===== src/rtl/imm_decode_ctrl.sv =====
// Decode-stage immediate controller: decodes on the input side, then holds results
// in an output register backed by a one-entry skid register.
module imm_decode_ctrl
    import antares_imm_pkg::*;
#(
    parameter int unsigned XLEN     = DEF_XLEN,
    parameter int unsigned BR_SHIFT = DEF_BR_SHIFT
) (
    input  logic              clk,
    input  logic              rst_n,
    input  logic              flush,
    input  logic              in_valid,
    output logic              in_ready,
    input  logic [XLEN-1:0]   in_instr,
    input  logic [XLEN-1:0]   in_pc,
    output logic              out_valid,
    input  logic              out_ready,
    output logic [XLEN-1:0]   out_imm,
    output logic [MODE_W-1:0] out_mode,
    output logic [XLEN-1:0]   out_target
);

    ctrl_state_e state_q, state_d;
    imm_result_t out_q, out_d;
    imm_result_t skid_q, skid_d;
    imm_result_t dec_c;
    logic        accept_c;

    imm_decode #(
        .XLEN     (XLEN),
        .BR_SHIFT (BR_SHIFT)
    ) u_imm_decode (
        .instr    (in_instr),
        .pc       (in_pc),
        .imm_c    (dec_c.imm),
        .mode_c   (dec_c.mode),
        .target_c (dec_c.target)
    );

    // Ready comes straight off the state flop so upstream never sees out_ready.
    assign in_ready  = (state_q != ST_SKID);
    assign out_valid = (state_q != ST_EMPTY);
    assign accept_c  = in_valid & in_ready;

    always_comb begin
        state_d = state_q;
        out_d   = out_q;
        skid_d  = skid_q;
        if (flush) begin
            state_d = ST_EMPTY;
        end else begin
            case (state_q)
                ST_EMPTY: begin
                    if (accept_c) begin
                        out_d   = dec_c;
                        state_d = ST_FULL;
                    end
                end
                ST_FULL: begin
                    if (out_ready && accept_c) begin
                        out_d = dec_c;
                    end else if (out_ready) begin
                        state_d = ST_EMPTY;
                    end else if (accept_c) begin
                        skid_d  = dec_c;
                        state_d = ST_SKID;
                    end
                end
                ST_SKID: begin
                    if (out_ready) begin
                        out_d   = skid_q;
                        state_d = ST_FULL;
                    end
                end
                default: state_d = ST_EMPTY;
            endcase
        end
    end

    always_ff @(posedge clk or negedge rst_n) begin
        if (!rst_n) begin
            state_q <= ST_EMPTY;
            out_q   <= '0;
            skid_q  <= '0;
        end else begin
            state_q <= state_d;
            out_q   <= out_d;
            skid_q  <= skid_d;
        end
    end

    assign out_imm    = out_q.imm;
    assign out_mode   = out_q.mode;
    assign out_target = out_q.target;

endmodule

********

All of the material must be written out again without any change.

TASK RESPONSE:
===== src/rtl/imm_decode_ctrl.sv =====
// Decode-stage immediate controller: decodes on the input side, then holds results
// in an output register backed by a one-entry skid register.
module imm_decode_ctrl
    import antares_imm_pkg::*;
#(
    parameter int unsigned XLEN     = DEF_XLEN,
    parameter int unsigned BR_SHIFT = DEF_BR_SHIFT
) (
    input  logic              clk,
    input  logic              rst_n,
    input  logic              flush,
    input  logic              in_valid,
    output logic              in_ready,
    input  logic [XLEN-1:0]   in_instr,
    input  logic [XLEN-1:0]   in_pc,
    output logic              out_valid,
    input  logic              out_ready,
    output logic [XLEN-1:0]   out_imm,
    output logic [MODE_W-1:0] out_mode,
    output logic [XLEN-1:0]   out_target
);

    ctrl_state_e state_q, state_d;
    imm_result_t out_q, out_d;
    imm_result_t skid_q, skid_d;
    imm_result_t dec_c;
    logic        accept_c;

    imm_decode #(
        .XLEN     (XLEN),
        .BR_SHIFT (BR_SHIFT)
    ) u_imm_decode (
        .instr    (in_instr),
        .pc       (in_pc),
        .imm_c    (dec_c.imm),
        .mode_c   (dec_c.mode),
        .target_c (dec_c.target)
    );

    // Ready comes straight off the state flop so upstream never sees out_ready.
    assign in_ready  = (state_q != ST_SKID);
    assign out_valid = (state_q != ST_EMPTY);
    assign accept_c  = in_valid & in_ready;

    always_comb begin
        state_d = state_q;
        out_d   = out_q;
        skid_d  = skid_q;
        if (flush) begin
            state_d = ST_EMPTY;
        end else begin
            case (state_q)
                ST_EMPTY: begin
                    if (accept_c) begin
                        out_d   = dec_c;
                        state_d = ST_FULL;
                    end
                end
                ST_FULL: begin
                    if (out_ready && accept_c) begin
                        out_d = dec_c;
                    end else if (out_ready) begin
                        state_d = ST_EMPTY;
                    end else if (accept_c) begin
                        skid_d  = dec_c;
                        state_d = ST_SKID;
                    end
                end
                ST_SKID: begin
                    if (out_ready) begin
                        out_d   = skid_q;
                        state_d = ST_FULL;
                    end
                end
                default: state_d = ST_EMPTY;
            endcase
        end
    end

    always_ff @(posedge clk or negedge rst_n) begin
        if (!rst_n) begin
            state_q <= ST_EMPTY;
            out_q   <= '0;
            skid_q  <= '0;
        end else begin
            state_q <= state_d;
            out_q   <= out_d;
            skid_q  <= skid_d;
        end
    end

    assign out_imm    = out_q.imm;
    assign out_mode   = out_q.mode;
    assign out_target = out_q.target;

endmodule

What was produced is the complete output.